第252号コラム「外部委託における情報セキュリティ対策~リスクマネジメントの継承」
第252号コラム:佐藤 慶浩 理事(日本ヒューレット・パッカード株式会社
個人情報保護対策室 室長)
題:「外部委託における情報セキュリティ対策~リスクマネジメントの継承」
組織における情報セキュリティ対策を検討する中で、外部への業務委託がまったくないという場合を除いては、それについての対策検討は不可避の課題である。このとき、自身の組織が情報セキュリティ対策を検討し実施する方法として、情報セキュリティ・マネジメントシステム(以下、「ISMS」と言う。)の構築がある。そのため、外部委託先の組織にも、ISMSを構築してもらうことが考えられる。しかし、その場合には、ISMS構築の意義を正確に理解した上で、「リスクマネジメントの継承」という観点での検討が必要であることを紹介する。

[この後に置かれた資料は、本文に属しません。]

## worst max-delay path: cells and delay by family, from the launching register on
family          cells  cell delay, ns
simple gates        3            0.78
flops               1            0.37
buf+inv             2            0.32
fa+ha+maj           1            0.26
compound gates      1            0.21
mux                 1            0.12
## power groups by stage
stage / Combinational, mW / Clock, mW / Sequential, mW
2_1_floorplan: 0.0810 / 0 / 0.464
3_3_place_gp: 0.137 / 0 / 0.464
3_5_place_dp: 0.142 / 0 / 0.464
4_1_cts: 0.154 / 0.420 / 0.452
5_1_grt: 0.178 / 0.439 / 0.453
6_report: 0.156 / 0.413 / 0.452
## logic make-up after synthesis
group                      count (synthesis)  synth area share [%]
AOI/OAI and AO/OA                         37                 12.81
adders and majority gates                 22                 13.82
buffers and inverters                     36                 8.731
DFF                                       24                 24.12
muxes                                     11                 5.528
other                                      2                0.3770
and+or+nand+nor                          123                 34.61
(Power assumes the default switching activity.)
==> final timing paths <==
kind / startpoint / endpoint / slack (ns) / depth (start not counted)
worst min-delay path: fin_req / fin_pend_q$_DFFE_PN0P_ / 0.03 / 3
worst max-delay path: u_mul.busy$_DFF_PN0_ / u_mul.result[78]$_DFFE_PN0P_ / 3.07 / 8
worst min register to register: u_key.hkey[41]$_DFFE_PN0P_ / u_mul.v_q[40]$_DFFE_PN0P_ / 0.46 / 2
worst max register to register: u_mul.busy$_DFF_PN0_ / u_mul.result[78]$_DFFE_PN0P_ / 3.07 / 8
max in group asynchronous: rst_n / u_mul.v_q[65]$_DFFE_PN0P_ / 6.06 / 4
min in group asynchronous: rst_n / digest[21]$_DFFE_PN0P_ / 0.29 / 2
## src/rtl/dps_pkg.sv

```systemverilog
`timescale 1ns/1ps
package dps_pkg;

  typedef enum logic {
    PH_EVEN = 1'b0,
    PH_ODD  = 1'b1
  } phase_e;

  typedef struct packed {
    logic fetch;
    logic decode;
    logic exec;
    logic memwb;
  } stage_en_t;

endpackage

```

## src/rtl/dps_phase_gen.sv

```systemverilog
`timescale 1ns/1ps
module dps_phase_gen
  import dps_pkg::*;
(
  input  logic      clk,
  input  logic      rst_n,
  input  logic      stall_i,
  output phase_e    phase_o,
  output stage_en_t en_o
);

  phase_e phase_q;

  always_ff @(posedge clk) begin
    if (!rst_n) begin
      phase_q <= PH_EVEN;
    end else if (!stall_i) begin
      phase_q <= (phase_q == PH_EVEN) ? PH_ODD : PH_EVEN;
    end
  end

  always_comb begin
    en_o = '0;
    if (!stall_i) begin
      if (phase_q == PH_EVEN) begin
        en_o.fetch = 1'b1;
        en_o.exec  = 1'b1;
      end else begin
        en_o.decode = 1'b1;
        en_o.memwb  = 1'b1;
      end
    end
  end

  assign phase_o = phase_q;

endmodule

```

## src/rtl/dps_port_steer.sv

```systemverilog
`timescale 1ns/1ps
module dps_port_steer
  import dps_pkg::*;
#(
  parameter int ADDR_W = 12,
  parameter int DATA_W = 32,
  parameter int BE_W   = DATA_W / 8
) (
  input  phase_e              phase_i,
  input  logic                stall_i,
  input  logic                if_valid_i,
  input  logic [ADDR_W-1:0]   if_addr_i,
  output logic                if_ready_o,
  input  logic                d_valid_i,
  input  logic                d_we_i,
  input  logic [BE_W-1:0]     d_be_i,
  input  logic [ADDR_W-1:0]   d_addr_i,
  input  logic [DATA_W-1:0]   d_wdata_i,
  output logic                d_ready_o,
  output logic                mem_en_o,
  output logic                mem_we_o,
  output logic [BE_W-1:0]     mem_be_o,
  output logic [ADDR_W-1:0]   mem_addr_o,
  output logic [DATA_W-1:0]   mem_wdata_o,
  output logic                fetch_go_o,
  output logic                load_go_o
);

  logic [DATA_W-1:0] lane_data;
  logic              data_go;

  for (genvar g = 0; g < BE_W; g++) begin : g_lane
    assign lane_data[8*g +: 8] = d_be_i[g] ? d_wdata_i[8*g +: 8] : 8'h00;
  end

  assign if_ready_o = !stall_i && (phase_i == PH_EVEN);
  assign d_ready_o  = !stall_i && (phase_i == PH_ODD);

  always_comb begin
    fetch_go_o  = 1'b0;
    data_go     = 1'b0;
    mem_en_o    = 1'b0;
    mem_we_o    = 1'b0;
    mem_be_o    = '0;
    mem_addr_o  = '0;
    mem_wdata_o = '0;
    if (!stall_i) begin
      if (phase_i == PH_EVEN) begin
        if (if_valid_i) begin
          fetch_go_o = 1'b1;
          mem_en_o   = 1'b1;
          mem_addr_o = if_addr_i;
        end
      end else if (d_valid_i) begin
        data_go    = 1'b1;
        mem_en_o   = 1'b1;
        mem_addr_o = d_addr_i;
        if (d_we_i) begin
          mem_we_o    = 1'b1;
          mem_be_o    = d_be_i;
          mem_wdata_o = lane_data;
        end
      end
    end
  end

  assign load_go_o = data_go && !d_we_i;

endmodule

```

## src/rtl/dps_rsp_return.sv

```systemverilog
`timescale 1ns/1ps
module dps_rsp_return #(
  parameter int DATA_W = 32
) (
  input  logic              clk,
  input  logic              rst_n,
  input  logic              stall_i,
  input  logic              go_i,
  input  logic [DATA_W-1:0] rdata_i,
  output logic              valid_o,
  output logic [DATA_W-1:0] data_o
);

  logic              pend_q;
  logic              fresh_q;
  logic [DATA_W-1:0] hold_q;

  always_ff @(posedge clk) begin
    if (!rst_n) begin
      pend_q  <= 1'b0;
      fresh_q <= 1'b0;
      hold_q  <= '0;
    end else begin
      fresh_q <= go_i;
      if (fresh_q) hold_q <= rdata_i;
      if (!stall_i) pend_q <= go_i;
    end
  end

  assign valid_o = pend_q;
  assign data_o  = fresh_q ? rdata_i : hold_q;

endmodule

```

## src/rtl/dual_phase_mem_sched.sv

```systemverilog
`timescale 1ns/1ps
module dual_phase_mem_sched
  import dps_pkg::*;
#(
  parameter int ADDR_W = 12,
  parameter int DATA_W = 32
) (
  input  logic                  clk,
  input  logic                  rst_n,
  input  logic                  stall_i,
  output logic                  phase_odd_o,
  output logic                  en_fetch_o,
  output logic                  en_decode_o,
  output logic                  en_exec_o,
  output logic                  en_memwb_o,
  input  logic                  if_req_valid_i,
  output logic                  if_req_ready_o,
  input  logic [ADDR_W-1:0]     if_req_addr_i,
  input  logic                  d_req_valid_i,
  output logic                  d_req_ready_o,
  input  logic                  d_req_we_i,
  input  logic [DATA_W/8-1:0]   d_req_be_i,
  input  logic [ADDR_W-1:0]     d_req_addr_i,
  input  logic [DATA_W-1:0]     d_req_wdata_i,
  output logic                  mem_en_o,
  output logic                  mem_we_o,
  output logic [DATA_W/8-1:0]   mem_be_o,
  output logic [ADDR_W-1:0]     mem_addr_o,
  output logic [DATA_W-1:0]     mem_wdata_o,
  input  logic [DATA_W-1:0]     mem_rdata_i,
  output logic                  if_rsp_valid_o,
  output logic [DATA_W-1:0]     if_rsp_data_o,
  output logic                  ld_rsp_valid_o,
  output logic [DATA_W-1:0]     ld_rsp_data_o
);

  localparam int BE_W = DATA_W / 8;

  phase_e    phase;
  stage_en_t stage_en;
  logic      fetch_go;
  logic      load_go;

  dps_phase_gen u_phase (
    .clk     (clk),
    .rst_n   (rst_n),
    .stall_i (stall_i),
    .phase_o (phase),
    .en_o    (stage_en)
  );

  dps_port_steer #(
    .ADDR_W (ADDR_W),
    .DATA_W (DATA_W),
    .BE_W   (BE_W)
  ) u_steer (
    .phase_i     (phase),
    .stall_i     (stall_i),
    .if_valid_i  (if_req_valid_i),
    .if_addr_i   (if_req_addr_i),
    .if_ready_o  (if_req_ready_o),
    .d_valid_i   (d_req_valid_i),
    .d_we_i      (d_req_we_i),
    .d_be_i      (d_req_be_i),
    .d_addr_i    (d_req_addr_i),
    .d_wdata_i   (d_req_wdata_i),
    .d_ready_o   (d_req_ready_o),
    .mem_en_o    (mem_en_o),
    .mem_we_o    (mem_we_o),
    .mem_be_o    (mem_be_o),
    .mem_addr_o  (mem_addr_o),
    .mem_wdata_o (mem_wdata_o),
    .fetch_go_o  (fetch_go),
    .load_go_o   (load_go)
  );

  dps_rsp_return #(.DATA_W(DATA_W)) u_if_rsp (
    .clk     (clk),
    .rst_n   (rst_n),
    .stall_i (stall_i),
    .go_i    (fetch_go),
    .rdata_i (mem_rdata_i),
    .valid_o (if_rsp_valid_o),
    .data_o  (if_rsp_data_o)
  );

  dps_rsp_return #(.DATA_W(DATA_W)) u_ld_rsp (
    .clk     (clk),
    .rst_n   (rst_n),
    .stall_i (stall_i),
    .go_i    (load_go),
    .rdata_i (mem_rdata_i),
    .valid_o (ld_rsp_valid_o),
    .data_o  (ld_rsp_data_o)
  );

  assign phase_odd_o = (phase == PH_ODD);
  assign en_fetch_o  = stage_en.fetch;
  assign en_decode_o = stage_en.decode;
  assign en_exec_o   = stage_en.exec;
  assign en_memwb_o  = stage_en.memwb;

endmodule

```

ISMS認証のパンフレットの「情報セキュリティマネジメントシステム適合性評価制度の概要」では、ISMSを構築・運用するメリットは、「社員のスキル向上、責任の明確化、緊急事態の対処能力の向上など」と「費用対効果を考えた資産管理、リスクマネジメントの定着など」と説明している。つまり、「~の向上(今日に比べれば明日はよりよくなる)」と「費用対効果を考えた~」であり、ISMSを構築すること及びその認証を取得することで「~の一定レベル(又はそれ以上)の維持」や「十分なレベルとしての~」ということが定まるわけではないということが、まず重要である。

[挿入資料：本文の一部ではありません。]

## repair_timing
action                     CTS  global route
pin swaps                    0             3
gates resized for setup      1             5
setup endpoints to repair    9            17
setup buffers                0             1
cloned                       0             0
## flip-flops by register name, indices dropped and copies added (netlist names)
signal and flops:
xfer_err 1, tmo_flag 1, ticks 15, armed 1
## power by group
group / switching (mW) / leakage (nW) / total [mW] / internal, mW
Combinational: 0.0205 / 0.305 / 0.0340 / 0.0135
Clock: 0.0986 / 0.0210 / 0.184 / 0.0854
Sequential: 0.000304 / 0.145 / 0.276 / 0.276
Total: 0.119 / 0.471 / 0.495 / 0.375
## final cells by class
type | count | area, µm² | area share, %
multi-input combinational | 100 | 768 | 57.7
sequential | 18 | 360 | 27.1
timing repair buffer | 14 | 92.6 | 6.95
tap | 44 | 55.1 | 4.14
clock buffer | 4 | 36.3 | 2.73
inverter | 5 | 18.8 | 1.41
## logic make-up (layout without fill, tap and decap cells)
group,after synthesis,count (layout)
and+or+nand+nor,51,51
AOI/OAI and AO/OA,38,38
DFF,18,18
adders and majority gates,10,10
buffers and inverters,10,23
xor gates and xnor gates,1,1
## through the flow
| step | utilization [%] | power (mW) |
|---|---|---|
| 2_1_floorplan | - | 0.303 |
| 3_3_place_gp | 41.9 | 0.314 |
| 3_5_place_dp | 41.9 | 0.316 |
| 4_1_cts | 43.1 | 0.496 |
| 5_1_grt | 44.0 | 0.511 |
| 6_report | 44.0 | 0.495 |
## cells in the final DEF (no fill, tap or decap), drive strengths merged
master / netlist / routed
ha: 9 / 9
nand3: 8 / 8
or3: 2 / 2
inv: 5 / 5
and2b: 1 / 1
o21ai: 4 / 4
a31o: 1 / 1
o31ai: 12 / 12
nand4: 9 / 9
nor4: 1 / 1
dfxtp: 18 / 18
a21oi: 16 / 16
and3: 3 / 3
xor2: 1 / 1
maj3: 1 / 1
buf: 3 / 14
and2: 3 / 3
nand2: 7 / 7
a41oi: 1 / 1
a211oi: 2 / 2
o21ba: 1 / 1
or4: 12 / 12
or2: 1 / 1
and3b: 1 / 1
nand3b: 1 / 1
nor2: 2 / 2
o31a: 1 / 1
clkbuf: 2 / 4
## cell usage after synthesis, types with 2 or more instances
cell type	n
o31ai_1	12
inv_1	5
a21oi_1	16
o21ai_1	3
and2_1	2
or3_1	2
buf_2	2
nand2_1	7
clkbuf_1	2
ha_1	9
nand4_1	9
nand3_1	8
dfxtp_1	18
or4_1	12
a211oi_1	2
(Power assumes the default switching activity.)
$ cat config.mk
export PLATFORM = sky130hd
export DESIGN_NAME = irq_entry_seq
export DESIGN_NICKNAME = d
export VERILOG_FILES = /design/src/rtl/irq_entry_pkg.sv /design/src/rtl/irq_pick.sv /design/src/rtl/irq_vec_calc.sv /design/src/rtl/irq_push_mux.sv /design/src/rtl/irq_entry_seq.sv
export SDC_FILE = /design/constraint.sdc
export NUM_CORES = 1
export LEC_CHECK = 0
export ABC_AREA = 1
export BUFFER_PORTS_ARGS = -buffer_cell sky130_fd_sc_hd__buf_2
export CAP_MARGIN = 10
export CORE_MARGIN = 4
export CORE_UTILIZATION = 40
export DETAILED_ROUTE_END_ITERATION = 16
export GPL_TIMING_DRIVEN = 0
export HOLD_SLACK_MARGIN = 0.1
export PLACE_DENSITY = 0.65
export SETUP_SLACK_MARGIN = 0.5
export SLEW_MARGIN = 5
export SYNTH_ARGS = -nofsm -noshare
export SYNTH_HDL_FRONTEND = slang
export SYNTH_SLANG_ARGS = --single-unit
$ cat constraint.sdc
create_clock -name clk -period 1.6 [get_ports clk]
set_input_delay 0.48 -clock clk [delete_from_list [all_inputs] [get_ports clk]]
set_output_delay 0.48 -clock clk [all_outputs]
set_load 0.01 [all_outputs]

言い換えると、高い目標設定をした組織は高いレベルで、それなりの目標設定をした組織はそれなりのレベルで対策をすることになる。さらには、ISMSの構築と運用では、目標レベルの達成を目指して継続的に改善をするということも含まれ、設定した目標がすぐに達成できるとも限らない。

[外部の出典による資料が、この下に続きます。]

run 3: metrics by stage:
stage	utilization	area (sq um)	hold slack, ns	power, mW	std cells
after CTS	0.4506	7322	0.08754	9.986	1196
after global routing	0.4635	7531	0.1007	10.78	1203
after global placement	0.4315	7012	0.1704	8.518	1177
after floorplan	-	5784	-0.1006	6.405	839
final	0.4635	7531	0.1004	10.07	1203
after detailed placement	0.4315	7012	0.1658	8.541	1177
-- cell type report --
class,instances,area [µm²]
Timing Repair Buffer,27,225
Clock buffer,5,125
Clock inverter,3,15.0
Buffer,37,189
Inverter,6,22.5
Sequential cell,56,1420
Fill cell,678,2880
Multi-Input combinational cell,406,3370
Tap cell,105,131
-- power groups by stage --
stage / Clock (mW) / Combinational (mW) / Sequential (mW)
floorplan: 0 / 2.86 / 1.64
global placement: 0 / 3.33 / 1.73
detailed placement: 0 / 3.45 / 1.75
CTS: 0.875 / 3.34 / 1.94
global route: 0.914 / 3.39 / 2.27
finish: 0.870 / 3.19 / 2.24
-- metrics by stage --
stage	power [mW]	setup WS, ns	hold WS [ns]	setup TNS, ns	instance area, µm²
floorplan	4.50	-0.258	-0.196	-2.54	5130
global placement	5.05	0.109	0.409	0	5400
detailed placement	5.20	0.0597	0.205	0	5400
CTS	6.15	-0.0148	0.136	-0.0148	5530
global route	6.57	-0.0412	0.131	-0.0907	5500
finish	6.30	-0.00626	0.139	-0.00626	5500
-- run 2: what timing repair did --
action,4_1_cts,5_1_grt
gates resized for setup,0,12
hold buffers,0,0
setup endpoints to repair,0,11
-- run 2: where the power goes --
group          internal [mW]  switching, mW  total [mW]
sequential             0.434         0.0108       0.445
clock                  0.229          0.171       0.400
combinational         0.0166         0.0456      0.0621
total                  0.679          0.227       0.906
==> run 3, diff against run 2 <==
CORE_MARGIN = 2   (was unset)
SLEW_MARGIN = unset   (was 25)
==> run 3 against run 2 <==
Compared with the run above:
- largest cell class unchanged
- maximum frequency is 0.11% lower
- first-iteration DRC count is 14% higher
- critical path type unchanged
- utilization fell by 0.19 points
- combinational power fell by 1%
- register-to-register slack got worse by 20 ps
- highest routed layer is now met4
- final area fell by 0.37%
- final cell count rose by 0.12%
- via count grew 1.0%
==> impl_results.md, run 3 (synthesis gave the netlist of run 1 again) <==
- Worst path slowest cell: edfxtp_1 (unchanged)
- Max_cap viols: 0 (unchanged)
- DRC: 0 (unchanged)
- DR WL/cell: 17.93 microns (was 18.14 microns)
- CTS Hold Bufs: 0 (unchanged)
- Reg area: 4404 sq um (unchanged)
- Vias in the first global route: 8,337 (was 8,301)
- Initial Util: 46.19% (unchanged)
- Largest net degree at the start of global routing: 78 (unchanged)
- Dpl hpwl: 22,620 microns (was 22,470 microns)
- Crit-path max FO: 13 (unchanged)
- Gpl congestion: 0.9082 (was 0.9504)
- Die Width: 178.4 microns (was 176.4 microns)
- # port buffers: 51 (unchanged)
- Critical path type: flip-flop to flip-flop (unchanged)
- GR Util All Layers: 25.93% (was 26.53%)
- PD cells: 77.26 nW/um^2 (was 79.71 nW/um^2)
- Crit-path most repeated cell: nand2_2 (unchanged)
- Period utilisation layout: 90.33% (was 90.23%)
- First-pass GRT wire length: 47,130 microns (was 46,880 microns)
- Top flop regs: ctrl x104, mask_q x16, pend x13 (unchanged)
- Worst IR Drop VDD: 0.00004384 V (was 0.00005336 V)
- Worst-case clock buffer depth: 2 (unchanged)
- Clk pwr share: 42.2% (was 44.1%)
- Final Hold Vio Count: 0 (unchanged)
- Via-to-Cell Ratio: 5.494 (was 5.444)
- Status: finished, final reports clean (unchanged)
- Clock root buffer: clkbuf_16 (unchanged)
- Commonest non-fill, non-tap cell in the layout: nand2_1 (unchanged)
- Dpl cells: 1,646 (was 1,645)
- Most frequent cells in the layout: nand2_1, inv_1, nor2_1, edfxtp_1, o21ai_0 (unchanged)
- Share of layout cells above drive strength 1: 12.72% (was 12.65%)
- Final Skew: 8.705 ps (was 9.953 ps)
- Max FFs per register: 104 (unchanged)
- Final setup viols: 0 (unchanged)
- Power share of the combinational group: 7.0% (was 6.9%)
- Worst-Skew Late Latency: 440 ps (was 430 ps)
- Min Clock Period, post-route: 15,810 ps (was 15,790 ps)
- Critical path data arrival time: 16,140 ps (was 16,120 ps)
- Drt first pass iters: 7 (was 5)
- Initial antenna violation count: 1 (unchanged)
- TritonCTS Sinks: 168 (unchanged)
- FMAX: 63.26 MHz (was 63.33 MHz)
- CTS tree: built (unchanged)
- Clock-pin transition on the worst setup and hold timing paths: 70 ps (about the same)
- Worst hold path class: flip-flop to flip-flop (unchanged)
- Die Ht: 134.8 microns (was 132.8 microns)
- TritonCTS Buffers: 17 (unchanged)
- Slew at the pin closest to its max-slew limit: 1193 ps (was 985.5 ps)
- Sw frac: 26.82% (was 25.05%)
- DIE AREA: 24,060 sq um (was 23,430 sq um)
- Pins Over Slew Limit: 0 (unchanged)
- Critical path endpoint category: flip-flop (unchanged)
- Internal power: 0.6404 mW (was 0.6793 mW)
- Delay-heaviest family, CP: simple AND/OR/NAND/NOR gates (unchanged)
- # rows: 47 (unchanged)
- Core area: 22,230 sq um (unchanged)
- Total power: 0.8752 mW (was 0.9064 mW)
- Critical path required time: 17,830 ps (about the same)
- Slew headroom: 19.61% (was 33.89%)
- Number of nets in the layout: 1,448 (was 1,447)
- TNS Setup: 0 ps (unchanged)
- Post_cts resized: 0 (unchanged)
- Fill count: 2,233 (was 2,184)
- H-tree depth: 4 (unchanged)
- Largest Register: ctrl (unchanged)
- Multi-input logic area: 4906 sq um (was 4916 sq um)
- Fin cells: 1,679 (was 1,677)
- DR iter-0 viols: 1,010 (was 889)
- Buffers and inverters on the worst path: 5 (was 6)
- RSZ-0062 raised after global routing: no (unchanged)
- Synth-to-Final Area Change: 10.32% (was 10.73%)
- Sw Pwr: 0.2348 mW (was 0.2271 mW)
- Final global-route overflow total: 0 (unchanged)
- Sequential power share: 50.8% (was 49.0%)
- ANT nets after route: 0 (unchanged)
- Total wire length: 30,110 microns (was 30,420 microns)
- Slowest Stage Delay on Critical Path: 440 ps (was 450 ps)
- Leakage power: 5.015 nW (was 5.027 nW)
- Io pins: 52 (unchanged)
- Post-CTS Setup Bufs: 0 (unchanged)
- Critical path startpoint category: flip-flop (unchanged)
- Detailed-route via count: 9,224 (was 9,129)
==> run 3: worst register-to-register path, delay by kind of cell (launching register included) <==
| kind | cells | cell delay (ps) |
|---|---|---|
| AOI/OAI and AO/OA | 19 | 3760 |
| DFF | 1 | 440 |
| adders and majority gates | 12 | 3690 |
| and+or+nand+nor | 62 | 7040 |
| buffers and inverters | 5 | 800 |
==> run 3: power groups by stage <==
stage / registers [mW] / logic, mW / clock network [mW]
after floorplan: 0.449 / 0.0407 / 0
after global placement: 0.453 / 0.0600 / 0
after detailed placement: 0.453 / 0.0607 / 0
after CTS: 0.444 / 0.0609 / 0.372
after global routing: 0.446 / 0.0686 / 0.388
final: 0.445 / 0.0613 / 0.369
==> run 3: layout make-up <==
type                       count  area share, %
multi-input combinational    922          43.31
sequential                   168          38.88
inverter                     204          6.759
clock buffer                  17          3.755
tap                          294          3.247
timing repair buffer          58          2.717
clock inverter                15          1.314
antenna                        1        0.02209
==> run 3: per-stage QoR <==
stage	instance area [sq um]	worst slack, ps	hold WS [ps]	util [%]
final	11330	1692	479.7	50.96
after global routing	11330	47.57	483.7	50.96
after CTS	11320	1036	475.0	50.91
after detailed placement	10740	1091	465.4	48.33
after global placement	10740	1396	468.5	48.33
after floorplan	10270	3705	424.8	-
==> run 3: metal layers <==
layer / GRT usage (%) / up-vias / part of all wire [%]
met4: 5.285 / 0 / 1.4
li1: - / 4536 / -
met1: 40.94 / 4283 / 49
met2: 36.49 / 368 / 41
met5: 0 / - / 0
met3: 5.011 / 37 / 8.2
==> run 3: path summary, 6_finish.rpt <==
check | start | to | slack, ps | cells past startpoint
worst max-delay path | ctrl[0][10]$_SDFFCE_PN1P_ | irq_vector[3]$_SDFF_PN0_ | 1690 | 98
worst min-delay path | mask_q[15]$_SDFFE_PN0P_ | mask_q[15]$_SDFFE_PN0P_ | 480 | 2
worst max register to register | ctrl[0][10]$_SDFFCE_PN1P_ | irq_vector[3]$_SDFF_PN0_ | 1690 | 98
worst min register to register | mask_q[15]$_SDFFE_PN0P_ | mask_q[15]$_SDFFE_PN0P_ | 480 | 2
$ cat config.mk
export PLATFORM = sky130hd
export DESIGN_NAME = cnp_serial
export DESIGN_NICKNAME = d
export VERILOG_FILES = /design/src/rtl/cnp_pkg.sv /design/src/rtl/cnp_ftable.sv /design/src/rtl/cnp_edge_fifo.sv /design/src/rtl/cnp_serial.sv
export SDC_FILE = /design/constraint.sdc
export NUM_CORES = 1
export LEC_CHECK = 0
export BUFFER_PORTS_ARGS = -buffer_cell sky130_fd_sc_hd__buf_2
export CORE_UTILIZATION = 65
export DETAILED_ROUTE_END_ITERATION = 8
export PLACE_DENSITY_LB_ADDON = 0.12
export SLEW_MARGIN = 15
export SYNTH_ARGS = -nofsm -noshare
export SYNTH_HDL_FRONTEND = slang
export SYNTH_HIERARCHICAL = 1
export SYNTH_SLANG_ARGS = --single-unit
$ cat constraint.sdc
create_clock -name clk -period 8.4 [get_ports clk]
set_input_delay 1.68 -clock clk [delete_from_list [all_inputs] [get_ports clk]]
set_output_delay 1.68 -clock clk [all_outputs]
set_load 0.02 [all_outputs]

しかし、目標レベルの設定は、組織の経営陣がリスクマネジメントに基づいて管理し、現場任せで無頓着に設定されないような体制がISMSとして確立していくことが有益である。
このことは、当研究会の林理事が提言されている「係長セキュリティから社長セキュリティへ」という意味では、少なくとも経営陣セキュリティの確立に役立つと言える。